[Dataset records Boundary: Start]

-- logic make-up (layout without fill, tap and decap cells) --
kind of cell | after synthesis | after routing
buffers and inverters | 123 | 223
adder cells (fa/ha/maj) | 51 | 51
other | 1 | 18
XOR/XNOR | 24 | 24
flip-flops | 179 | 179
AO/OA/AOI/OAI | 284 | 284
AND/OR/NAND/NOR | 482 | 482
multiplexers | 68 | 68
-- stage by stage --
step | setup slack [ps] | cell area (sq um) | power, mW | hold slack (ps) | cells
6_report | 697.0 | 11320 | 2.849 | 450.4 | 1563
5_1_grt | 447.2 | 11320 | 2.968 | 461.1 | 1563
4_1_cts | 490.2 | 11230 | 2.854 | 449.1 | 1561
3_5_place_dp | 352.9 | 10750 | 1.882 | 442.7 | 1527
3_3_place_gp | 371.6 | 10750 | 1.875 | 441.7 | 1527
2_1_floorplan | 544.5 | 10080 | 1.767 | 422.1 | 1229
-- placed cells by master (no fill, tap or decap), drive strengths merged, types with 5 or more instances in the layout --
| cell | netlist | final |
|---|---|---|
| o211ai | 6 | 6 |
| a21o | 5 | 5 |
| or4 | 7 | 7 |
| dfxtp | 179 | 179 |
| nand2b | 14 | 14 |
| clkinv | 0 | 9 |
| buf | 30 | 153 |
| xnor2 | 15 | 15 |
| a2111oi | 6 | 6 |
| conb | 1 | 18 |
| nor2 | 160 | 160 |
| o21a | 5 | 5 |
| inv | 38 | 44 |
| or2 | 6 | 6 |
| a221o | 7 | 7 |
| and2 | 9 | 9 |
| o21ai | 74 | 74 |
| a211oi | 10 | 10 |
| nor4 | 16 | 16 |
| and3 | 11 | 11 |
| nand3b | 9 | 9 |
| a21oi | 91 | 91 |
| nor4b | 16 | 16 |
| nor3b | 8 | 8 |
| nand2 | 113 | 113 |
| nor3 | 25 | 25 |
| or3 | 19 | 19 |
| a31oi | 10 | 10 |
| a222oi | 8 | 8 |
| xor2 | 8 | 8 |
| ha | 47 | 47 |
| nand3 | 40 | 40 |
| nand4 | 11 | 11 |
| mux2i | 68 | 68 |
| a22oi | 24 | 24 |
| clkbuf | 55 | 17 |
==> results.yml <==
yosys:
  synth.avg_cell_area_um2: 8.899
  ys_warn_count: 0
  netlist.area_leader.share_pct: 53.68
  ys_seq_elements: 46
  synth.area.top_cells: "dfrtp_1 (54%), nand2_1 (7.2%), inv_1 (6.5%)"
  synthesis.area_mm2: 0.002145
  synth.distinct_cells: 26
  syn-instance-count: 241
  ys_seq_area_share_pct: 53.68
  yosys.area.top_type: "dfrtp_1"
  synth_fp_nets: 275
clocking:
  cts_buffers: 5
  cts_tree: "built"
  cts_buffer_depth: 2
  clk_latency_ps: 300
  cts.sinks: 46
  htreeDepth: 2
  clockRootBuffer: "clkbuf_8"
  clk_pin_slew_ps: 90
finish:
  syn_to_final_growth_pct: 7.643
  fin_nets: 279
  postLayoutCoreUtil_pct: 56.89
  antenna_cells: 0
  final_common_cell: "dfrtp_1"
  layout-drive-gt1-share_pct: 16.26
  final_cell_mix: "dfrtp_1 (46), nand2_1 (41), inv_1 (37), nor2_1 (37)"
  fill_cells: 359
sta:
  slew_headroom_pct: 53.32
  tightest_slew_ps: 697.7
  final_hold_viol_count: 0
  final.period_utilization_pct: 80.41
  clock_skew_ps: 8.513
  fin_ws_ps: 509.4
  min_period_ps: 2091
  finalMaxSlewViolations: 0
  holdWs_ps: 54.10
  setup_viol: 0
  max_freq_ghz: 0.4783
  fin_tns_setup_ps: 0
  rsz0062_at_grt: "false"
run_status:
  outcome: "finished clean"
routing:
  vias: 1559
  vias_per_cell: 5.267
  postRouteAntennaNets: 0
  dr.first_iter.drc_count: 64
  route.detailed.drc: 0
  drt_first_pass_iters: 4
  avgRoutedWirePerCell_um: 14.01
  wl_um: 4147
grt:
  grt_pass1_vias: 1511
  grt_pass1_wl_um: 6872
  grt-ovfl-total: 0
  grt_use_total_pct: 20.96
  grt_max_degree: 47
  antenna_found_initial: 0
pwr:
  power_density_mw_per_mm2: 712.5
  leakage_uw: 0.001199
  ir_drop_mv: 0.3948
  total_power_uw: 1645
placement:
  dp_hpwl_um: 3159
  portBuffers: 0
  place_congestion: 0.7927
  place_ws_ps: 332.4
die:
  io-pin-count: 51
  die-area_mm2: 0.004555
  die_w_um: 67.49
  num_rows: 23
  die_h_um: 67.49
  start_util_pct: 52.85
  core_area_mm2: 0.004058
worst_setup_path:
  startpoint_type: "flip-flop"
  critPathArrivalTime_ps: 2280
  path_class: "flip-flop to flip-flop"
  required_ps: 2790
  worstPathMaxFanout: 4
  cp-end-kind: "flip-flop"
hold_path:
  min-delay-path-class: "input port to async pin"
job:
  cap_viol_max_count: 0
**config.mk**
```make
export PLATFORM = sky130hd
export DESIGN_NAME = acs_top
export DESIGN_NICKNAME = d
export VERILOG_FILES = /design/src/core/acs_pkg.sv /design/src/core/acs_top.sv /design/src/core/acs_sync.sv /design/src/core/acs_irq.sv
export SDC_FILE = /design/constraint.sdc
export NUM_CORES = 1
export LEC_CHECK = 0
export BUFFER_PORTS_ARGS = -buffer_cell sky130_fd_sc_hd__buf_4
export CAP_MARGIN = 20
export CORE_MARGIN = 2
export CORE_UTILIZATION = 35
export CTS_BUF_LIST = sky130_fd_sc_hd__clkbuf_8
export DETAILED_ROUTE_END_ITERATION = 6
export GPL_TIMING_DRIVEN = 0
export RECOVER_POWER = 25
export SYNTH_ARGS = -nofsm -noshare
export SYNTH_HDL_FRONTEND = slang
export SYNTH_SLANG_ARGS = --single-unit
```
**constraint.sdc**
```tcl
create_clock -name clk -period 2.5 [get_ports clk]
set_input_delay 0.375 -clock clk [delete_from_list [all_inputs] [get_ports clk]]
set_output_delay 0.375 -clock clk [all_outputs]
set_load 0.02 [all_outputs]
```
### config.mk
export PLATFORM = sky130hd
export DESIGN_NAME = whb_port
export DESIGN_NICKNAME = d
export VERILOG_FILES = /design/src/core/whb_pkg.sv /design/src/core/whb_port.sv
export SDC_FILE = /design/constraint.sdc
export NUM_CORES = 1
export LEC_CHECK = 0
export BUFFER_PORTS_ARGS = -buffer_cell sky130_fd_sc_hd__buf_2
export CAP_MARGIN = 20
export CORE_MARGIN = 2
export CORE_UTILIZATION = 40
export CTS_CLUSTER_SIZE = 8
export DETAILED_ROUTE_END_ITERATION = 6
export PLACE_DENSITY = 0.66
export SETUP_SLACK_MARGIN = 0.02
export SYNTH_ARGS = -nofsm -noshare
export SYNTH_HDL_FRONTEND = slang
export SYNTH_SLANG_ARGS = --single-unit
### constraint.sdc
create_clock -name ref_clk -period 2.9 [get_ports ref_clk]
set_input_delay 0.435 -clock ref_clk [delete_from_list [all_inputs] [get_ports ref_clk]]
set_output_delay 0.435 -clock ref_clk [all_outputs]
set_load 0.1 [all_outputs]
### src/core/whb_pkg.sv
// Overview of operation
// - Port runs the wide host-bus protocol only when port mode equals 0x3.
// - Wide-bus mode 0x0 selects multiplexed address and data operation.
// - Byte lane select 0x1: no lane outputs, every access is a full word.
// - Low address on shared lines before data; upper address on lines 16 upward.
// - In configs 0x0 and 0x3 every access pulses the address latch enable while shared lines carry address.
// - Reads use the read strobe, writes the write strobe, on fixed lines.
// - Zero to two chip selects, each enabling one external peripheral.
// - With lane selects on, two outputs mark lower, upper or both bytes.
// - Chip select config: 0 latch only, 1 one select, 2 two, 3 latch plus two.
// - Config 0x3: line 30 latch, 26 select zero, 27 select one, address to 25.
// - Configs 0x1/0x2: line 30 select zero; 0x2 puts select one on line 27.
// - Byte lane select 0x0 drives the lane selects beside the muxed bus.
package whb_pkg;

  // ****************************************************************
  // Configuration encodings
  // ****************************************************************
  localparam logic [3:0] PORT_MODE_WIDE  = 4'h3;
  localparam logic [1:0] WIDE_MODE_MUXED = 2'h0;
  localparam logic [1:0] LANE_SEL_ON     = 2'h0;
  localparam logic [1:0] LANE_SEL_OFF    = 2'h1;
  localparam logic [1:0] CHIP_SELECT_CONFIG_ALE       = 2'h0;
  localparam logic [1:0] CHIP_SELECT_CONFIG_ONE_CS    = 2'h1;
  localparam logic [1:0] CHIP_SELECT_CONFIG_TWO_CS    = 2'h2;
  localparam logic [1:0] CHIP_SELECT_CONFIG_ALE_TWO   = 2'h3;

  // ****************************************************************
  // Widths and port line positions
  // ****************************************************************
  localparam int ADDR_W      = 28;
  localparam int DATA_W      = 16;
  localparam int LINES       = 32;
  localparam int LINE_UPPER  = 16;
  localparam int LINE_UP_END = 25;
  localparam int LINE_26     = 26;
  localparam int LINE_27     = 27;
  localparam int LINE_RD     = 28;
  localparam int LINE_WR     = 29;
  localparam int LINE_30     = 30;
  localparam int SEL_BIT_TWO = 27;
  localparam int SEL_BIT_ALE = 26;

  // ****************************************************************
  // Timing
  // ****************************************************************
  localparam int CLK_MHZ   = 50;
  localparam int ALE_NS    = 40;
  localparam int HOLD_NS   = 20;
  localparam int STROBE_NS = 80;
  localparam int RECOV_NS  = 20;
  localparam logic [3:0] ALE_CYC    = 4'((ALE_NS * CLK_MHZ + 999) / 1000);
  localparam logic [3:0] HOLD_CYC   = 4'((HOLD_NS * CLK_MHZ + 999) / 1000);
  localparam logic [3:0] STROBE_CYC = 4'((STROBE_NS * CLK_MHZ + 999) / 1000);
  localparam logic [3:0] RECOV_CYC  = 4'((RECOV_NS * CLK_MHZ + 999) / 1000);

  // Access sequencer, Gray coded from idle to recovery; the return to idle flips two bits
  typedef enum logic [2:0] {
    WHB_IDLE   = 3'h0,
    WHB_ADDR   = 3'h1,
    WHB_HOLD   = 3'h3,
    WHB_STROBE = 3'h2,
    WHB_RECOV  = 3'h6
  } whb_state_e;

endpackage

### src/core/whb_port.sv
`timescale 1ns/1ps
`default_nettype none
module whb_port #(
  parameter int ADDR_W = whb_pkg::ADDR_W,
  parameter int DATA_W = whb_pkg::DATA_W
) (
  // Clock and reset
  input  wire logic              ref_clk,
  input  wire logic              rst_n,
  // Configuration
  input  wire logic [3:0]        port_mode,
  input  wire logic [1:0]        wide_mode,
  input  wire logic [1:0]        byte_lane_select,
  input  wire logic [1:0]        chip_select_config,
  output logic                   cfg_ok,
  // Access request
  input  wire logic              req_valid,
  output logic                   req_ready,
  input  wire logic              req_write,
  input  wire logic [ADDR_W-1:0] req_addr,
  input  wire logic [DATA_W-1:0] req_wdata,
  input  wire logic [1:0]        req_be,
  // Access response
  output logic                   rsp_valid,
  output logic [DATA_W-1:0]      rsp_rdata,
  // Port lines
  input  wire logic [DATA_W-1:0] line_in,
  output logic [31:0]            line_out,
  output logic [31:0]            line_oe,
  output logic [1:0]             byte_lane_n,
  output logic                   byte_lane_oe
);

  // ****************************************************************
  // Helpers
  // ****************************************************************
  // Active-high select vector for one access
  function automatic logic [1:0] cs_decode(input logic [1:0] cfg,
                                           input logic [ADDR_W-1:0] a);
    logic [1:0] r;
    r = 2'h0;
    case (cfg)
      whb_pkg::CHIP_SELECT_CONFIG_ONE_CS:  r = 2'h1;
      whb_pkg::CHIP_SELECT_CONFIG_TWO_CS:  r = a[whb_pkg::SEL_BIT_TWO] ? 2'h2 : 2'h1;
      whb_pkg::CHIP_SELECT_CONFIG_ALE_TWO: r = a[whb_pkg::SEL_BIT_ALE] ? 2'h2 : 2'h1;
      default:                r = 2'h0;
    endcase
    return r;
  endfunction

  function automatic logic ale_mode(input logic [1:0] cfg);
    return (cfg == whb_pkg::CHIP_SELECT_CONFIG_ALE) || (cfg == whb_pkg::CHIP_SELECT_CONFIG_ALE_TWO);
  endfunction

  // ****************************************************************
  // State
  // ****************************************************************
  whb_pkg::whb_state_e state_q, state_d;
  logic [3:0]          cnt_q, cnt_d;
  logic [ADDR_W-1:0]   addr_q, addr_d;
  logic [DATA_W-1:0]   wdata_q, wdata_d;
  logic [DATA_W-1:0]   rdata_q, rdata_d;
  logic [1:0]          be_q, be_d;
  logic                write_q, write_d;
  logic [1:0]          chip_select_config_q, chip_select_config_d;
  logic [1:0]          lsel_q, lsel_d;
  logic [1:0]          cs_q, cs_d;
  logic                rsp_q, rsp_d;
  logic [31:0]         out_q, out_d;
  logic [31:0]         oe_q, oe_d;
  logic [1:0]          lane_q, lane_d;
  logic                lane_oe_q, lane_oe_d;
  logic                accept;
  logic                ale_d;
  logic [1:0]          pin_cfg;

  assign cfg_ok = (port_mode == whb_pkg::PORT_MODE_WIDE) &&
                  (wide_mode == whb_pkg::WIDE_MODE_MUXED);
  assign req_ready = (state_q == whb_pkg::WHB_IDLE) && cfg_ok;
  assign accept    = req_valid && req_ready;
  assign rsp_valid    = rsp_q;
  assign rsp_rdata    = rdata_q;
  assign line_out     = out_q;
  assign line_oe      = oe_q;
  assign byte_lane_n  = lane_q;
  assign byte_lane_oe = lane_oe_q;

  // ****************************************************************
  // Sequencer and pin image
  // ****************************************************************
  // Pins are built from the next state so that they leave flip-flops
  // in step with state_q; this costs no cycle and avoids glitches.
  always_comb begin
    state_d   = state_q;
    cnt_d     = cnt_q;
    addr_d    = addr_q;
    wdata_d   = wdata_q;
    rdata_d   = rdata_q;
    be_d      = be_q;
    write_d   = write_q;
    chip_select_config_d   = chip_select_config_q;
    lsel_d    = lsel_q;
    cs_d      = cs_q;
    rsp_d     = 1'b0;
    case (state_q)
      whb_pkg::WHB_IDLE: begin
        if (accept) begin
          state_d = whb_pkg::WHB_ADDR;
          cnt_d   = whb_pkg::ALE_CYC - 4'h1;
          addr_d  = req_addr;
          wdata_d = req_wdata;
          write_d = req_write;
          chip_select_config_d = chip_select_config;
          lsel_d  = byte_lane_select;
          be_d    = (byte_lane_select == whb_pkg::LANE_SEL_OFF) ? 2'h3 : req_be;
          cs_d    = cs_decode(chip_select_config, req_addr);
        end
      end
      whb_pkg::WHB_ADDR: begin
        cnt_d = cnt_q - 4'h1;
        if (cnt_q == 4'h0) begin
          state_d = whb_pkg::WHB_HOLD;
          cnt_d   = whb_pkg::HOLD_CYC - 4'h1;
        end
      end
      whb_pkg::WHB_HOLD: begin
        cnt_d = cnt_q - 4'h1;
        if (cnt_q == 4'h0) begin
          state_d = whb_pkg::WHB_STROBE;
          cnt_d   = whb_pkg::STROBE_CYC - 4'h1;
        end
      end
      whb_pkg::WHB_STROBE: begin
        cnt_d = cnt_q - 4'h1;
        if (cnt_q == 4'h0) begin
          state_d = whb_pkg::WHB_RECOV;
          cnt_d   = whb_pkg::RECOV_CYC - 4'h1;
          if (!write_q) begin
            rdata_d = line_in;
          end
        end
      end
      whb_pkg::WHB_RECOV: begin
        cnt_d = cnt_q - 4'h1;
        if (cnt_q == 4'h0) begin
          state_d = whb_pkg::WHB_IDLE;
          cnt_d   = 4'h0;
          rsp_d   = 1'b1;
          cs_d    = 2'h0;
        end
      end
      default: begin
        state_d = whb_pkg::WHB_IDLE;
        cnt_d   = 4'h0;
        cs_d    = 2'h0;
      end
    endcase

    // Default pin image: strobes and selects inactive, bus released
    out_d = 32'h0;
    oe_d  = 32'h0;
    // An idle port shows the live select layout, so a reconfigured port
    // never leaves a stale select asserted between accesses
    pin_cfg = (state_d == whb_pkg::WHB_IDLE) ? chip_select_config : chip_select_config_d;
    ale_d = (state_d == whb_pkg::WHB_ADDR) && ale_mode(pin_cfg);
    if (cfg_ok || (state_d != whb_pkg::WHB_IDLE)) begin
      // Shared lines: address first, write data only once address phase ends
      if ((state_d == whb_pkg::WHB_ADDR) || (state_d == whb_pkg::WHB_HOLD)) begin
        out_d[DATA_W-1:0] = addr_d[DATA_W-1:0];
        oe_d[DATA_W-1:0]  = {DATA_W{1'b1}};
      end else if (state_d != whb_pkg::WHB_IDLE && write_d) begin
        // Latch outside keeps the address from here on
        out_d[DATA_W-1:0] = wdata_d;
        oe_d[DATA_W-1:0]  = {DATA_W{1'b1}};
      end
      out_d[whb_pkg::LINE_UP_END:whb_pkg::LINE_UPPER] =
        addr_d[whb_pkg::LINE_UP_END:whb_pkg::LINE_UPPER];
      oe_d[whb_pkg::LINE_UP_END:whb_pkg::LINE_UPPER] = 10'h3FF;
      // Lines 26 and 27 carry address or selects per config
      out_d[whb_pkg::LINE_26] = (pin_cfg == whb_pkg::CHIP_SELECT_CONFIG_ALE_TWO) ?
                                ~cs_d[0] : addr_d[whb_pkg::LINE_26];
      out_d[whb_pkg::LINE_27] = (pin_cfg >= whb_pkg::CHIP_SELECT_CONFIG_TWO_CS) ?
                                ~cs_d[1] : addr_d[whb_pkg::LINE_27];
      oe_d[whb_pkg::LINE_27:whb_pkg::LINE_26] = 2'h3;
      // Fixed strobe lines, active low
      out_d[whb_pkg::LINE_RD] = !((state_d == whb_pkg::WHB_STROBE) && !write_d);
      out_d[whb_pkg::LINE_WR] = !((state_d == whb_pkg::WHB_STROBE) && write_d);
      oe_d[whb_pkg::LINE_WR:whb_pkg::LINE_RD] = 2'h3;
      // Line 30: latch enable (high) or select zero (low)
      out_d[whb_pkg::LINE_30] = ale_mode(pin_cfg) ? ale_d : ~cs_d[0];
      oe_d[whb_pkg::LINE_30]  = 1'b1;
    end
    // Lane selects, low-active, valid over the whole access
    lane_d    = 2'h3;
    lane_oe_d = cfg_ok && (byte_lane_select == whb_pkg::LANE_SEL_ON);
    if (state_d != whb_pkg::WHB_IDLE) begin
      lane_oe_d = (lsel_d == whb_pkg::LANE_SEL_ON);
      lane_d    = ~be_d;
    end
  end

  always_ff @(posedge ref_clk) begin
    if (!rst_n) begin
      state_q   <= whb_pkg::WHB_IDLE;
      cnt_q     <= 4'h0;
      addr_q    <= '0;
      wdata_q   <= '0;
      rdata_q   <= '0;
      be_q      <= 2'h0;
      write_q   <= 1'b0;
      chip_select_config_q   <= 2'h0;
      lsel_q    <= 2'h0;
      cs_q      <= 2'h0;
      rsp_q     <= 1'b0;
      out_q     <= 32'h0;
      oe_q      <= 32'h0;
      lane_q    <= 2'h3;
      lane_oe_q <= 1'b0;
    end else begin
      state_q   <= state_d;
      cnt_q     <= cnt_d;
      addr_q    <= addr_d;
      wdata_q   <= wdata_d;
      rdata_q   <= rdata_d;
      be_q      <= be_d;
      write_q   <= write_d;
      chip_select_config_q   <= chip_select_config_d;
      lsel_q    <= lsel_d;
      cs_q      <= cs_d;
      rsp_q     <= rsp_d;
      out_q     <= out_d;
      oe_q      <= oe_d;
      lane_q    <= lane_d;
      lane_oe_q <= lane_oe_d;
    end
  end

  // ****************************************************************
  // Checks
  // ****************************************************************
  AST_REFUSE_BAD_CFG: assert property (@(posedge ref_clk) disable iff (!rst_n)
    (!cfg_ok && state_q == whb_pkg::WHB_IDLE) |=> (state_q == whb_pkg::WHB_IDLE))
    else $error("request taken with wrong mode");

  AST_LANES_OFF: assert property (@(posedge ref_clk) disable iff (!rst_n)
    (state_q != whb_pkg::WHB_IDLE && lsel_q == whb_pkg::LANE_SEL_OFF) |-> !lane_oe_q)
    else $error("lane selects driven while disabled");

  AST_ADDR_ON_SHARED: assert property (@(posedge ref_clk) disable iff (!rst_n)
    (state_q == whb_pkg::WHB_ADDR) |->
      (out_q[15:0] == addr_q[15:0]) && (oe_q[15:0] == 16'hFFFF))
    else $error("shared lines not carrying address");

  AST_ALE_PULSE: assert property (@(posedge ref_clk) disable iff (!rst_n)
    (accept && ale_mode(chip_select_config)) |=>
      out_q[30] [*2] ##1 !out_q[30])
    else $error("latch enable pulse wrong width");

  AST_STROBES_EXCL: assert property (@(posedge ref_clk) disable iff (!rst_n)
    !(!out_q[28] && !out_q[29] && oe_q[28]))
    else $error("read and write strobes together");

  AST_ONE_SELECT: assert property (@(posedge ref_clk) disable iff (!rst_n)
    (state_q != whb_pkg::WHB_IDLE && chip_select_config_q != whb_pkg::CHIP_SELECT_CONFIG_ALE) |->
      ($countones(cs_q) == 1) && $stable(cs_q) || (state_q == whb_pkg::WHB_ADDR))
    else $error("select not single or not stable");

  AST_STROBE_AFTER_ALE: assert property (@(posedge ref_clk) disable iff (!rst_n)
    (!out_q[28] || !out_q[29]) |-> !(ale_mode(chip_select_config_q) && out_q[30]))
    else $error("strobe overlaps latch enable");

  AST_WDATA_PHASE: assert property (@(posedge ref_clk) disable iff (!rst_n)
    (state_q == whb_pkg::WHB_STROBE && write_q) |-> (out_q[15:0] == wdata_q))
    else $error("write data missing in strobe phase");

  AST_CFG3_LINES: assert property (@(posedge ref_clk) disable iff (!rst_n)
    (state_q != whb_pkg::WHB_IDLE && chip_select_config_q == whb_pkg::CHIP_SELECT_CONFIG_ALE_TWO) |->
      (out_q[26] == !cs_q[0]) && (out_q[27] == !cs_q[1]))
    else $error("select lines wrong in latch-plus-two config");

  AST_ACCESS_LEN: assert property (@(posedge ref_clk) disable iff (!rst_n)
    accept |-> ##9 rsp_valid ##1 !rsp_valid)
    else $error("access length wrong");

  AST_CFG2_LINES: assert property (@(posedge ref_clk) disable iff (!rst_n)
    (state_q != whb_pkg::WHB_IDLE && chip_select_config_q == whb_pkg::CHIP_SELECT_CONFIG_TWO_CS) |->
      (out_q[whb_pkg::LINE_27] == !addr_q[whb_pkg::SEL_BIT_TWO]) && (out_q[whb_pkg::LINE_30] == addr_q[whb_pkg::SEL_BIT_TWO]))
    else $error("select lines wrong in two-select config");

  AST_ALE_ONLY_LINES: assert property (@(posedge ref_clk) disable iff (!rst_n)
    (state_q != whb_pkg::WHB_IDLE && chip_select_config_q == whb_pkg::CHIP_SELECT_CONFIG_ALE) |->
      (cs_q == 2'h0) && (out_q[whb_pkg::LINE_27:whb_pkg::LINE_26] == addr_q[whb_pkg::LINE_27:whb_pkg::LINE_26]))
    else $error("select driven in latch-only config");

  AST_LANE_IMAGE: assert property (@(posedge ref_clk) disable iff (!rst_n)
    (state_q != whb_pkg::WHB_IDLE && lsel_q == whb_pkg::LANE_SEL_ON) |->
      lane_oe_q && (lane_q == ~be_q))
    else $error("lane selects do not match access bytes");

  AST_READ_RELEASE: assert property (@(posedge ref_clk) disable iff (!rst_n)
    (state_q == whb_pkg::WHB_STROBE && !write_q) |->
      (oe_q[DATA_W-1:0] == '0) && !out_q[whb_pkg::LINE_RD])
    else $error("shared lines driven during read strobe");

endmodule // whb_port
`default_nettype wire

[Dataset records Boundary: End]

> **Problem**:
From the records, work out how many lines include "synthesis" and respond with the number only.

> **Solution below**:
2